Even in the absence of a new trade agreement, WTO obligations still may play a role in the new farm bill. The United States has already had to alter its farm policy as a result of a successful complaint brought by Brazil against elements of the U.S. cotton program. Some export subsidy programs had to be eliminated as a result of the ruling, but Brazil and other countries remain unsatisfied that the United States has changed its policy enough to comply with the ruling. A broader interpretation of the ruling is that the United States simply spent too much on its domestic supports. Canada recently initiated a WTO complaint against the corn support program, arguing that the program encourages over-production and, therefore, distorts trade and world prices. Both the cotton ruling and the potential corn case may require the United States to change program parameters to cap spending in years of low prices.

Both the budget situation and the potential WTO problems could provide strong arguments against the existence of the marketing loan and counter-cyclical payment programs, since both are considered to be production and trade-distorting under the WTO. The combined programs could push "amber box" payments above the levels allowed in the WTO. The problem is, those programs best exemplify one of the main goals of U.S. farm programs—to provide price and income support to farmers when they most need it by providing payments that increase as commodity prices decrease. The alternative to these programs is a system of fixed annual payments, regardless of the level of farm prices and income. A system of high fixed payments would be fine with many farmers, but high government payments to farmers in years of high market revenues would be politically unpalatable outside the farm sector.

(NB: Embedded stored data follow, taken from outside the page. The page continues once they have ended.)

===== config.mk =====
export PLATFORM = sky130hd
export DESIGN_NAME = dm_arbiter_flat
export DESIGN_NICKNAME = d
export VERILOG_FILES = /design/src/rtl/dm_arb_pkg.sv /design/src/rtl/dm_arbiter_if.sv /design/src/rtl/dm_arb_starve_cnt.sv /design/src/rtl/dm_arbiter.sv /design/src/flat_wrapper.sv
export SDC_FILE = /design/constraint.sdc
export NUM_CORES = 1
export LEC_CHECK = 0
export CAP_MARGIN = 20
export CORE_AREA = 2 2 141 143
export CTS_BUF_LIST = sky130_fd_sc_hd__clkbuf_4
export DETAILED_ROUTE_END_ITERATION = 10
export DIE_AREA = 0 0 143 145
export MAX_ROUTING_LAYER = met4
export SLEW_MARGIN = 5
export SYNTH_ARGS = -nofsm -noshare
export SYNTH_HDL_FRONTEND = slang
export SYNTH_SLANG_ARGS = --single-unit
export TNS_END_PERCENT = 20

===== constraint.sdc =====
create_clock -name clk -period 2 [get_ports clk]
set_input_delay 0.3 -clock clk [delete_from_list [all_inputs] [get_ports clk]]
set_output_delay 0.3 -clock clk [all_outputs]
set_load 0.01 [all_outputs]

The emergence of renewable fuels as a component of national energy policy also will factor into the next farm bill. Energy legislation passed two years ago provided for mandated minimum levels of use for renewable fuels, increasing to 7.5 billion gallons annually by 2012. Current levels of production and use of corn-based ethanol are well above the currently mandated levels, so some farm-state lawmakers favor the inclusion of an increase in the renewable fuels mandate in the new farm bill. Supporters of this provision argue that it is a win-win proposition for the United States—increased use of corn or other crops for fuel would reduce reliance on imported oil, and the increased demand should boost crop prices, which would reduce the need for government payments to farmers for income support.

Livestock producers are increasingly arguing, however, that they do not "win" when corn prices increase, because their production costs increase. Environmental gains from cleaner burning fuels are somewhat offset by the return to monoculture corn production in place of rotations of corn with other crops, especially soybeans. The fact that corn production requires high levels of nitrogen fertilizer, which is produced from petroleum, also offsets some of the perceived gains.

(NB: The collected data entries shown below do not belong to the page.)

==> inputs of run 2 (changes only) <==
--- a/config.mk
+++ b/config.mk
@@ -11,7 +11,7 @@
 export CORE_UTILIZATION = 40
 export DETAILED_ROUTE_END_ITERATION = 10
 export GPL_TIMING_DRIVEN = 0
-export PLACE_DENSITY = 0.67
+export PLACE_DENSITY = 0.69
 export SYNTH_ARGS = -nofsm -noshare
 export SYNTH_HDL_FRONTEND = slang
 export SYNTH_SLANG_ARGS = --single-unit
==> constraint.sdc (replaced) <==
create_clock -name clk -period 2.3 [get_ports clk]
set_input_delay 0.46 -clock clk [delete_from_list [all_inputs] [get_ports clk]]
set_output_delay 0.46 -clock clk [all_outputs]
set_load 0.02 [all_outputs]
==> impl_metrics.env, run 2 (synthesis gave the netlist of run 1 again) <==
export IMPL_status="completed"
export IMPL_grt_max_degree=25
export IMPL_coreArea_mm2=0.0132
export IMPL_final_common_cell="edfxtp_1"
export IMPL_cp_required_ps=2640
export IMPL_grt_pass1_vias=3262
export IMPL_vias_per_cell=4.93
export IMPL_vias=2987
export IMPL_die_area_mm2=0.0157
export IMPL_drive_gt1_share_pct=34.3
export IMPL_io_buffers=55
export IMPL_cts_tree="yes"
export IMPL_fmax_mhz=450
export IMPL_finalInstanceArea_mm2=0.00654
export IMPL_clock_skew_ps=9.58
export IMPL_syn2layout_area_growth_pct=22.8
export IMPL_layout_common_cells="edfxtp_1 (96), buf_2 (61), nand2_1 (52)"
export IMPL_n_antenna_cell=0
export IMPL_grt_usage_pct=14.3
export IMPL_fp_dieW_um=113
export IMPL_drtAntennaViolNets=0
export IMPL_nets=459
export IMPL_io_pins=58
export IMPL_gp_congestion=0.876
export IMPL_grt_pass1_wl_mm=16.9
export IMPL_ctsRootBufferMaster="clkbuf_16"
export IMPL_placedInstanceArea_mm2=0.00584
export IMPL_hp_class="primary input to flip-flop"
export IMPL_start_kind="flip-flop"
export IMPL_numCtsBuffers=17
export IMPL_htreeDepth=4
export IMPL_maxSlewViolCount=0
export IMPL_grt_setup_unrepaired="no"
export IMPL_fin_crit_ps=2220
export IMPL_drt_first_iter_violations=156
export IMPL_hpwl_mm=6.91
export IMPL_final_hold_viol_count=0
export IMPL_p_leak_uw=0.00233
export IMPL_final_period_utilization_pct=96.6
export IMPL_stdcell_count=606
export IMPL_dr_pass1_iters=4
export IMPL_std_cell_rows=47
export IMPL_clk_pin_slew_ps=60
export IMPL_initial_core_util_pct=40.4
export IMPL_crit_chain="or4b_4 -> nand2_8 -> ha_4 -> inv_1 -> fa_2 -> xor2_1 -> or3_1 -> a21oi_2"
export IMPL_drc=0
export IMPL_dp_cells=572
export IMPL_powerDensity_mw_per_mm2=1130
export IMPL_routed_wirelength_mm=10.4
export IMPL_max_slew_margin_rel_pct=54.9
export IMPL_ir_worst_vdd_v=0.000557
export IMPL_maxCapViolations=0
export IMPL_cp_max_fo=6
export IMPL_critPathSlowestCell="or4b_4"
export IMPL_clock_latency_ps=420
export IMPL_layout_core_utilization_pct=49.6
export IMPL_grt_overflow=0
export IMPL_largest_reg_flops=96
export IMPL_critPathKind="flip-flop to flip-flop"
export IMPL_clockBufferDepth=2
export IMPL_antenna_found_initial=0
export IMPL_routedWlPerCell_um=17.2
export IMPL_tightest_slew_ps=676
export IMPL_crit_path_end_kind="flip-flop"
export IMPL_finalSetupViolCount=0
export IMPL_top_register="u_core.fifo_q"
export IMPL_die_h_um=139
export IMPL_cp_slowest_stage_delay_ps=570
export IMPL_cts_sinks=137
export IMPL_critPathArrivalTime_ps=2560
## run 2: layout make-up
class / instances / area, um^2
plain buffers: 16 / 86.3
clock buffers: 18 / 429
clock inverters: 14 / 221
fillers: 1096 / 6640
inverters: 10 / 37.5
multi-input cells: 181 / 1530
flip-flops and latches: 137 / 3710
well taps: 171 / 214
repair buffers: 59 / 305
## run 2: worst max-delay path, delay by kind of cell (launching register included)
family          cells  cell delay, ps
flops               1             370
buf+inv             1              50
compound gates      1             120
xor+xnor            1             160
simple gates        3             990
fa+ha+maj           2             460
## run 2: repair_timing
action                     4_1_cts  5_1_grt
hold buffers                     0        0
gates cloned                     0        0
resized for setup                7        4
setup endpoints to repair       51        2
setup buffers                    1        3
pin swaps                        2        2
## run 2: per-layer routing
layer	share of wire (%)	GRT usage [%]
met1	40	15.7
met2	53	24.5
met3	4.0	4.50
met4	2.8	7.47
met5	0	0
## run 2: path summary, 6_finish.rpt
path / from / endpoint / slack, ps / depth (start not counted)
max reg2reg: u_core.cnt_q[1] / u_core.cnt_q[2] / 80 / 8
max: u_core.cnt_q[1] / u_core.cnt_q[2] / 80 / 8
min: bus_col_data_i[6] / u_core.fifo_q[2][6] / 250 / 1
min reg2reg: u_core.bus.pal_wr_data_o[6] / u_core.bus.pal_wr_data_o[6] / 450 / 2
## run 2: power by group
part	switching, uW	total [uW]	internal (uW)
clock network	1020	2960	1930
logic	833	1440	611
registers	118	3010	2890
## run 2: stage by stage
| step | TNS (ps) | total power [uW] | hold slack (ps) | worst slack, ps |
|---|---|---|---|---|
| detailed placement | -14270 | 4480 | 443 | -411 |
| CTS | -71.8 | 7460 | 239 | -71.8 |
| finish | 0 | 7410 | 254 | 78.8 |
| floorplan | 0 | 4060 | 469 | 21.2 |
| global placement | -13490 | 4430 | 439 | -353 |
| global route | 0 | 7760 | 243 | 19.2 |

Increased usage of corn for fuel instead of for food, especially as the result of government mandates, also raises potential ethical problems. Even some farmers who stand to benefit the most from increased usage of corn for fuel admit to some unease about the impact on the availability of food. Many farmers take pride in the idea that they "feed the world," and increased usage of corn for fuel would hamper their ability to do so.

The Bush administration has not yet released a specific set of proposals for new farm legislation, although it seems very likely that it will push for lower spending levels than the current farm bill. In addition, public statements by the Secretary of Agriculture indicate that the administration would be willing to consider some fairly major changes to current policy. There also is little doubt that the Democratic leadership in Congress would like to use its newly regained majority status to right perceived wrongs. Lawmakers, such as Tom Harkin (D-Iowa), the new chairman of the Senate Ag Committee, have some definite ideas about new directions for farm policy.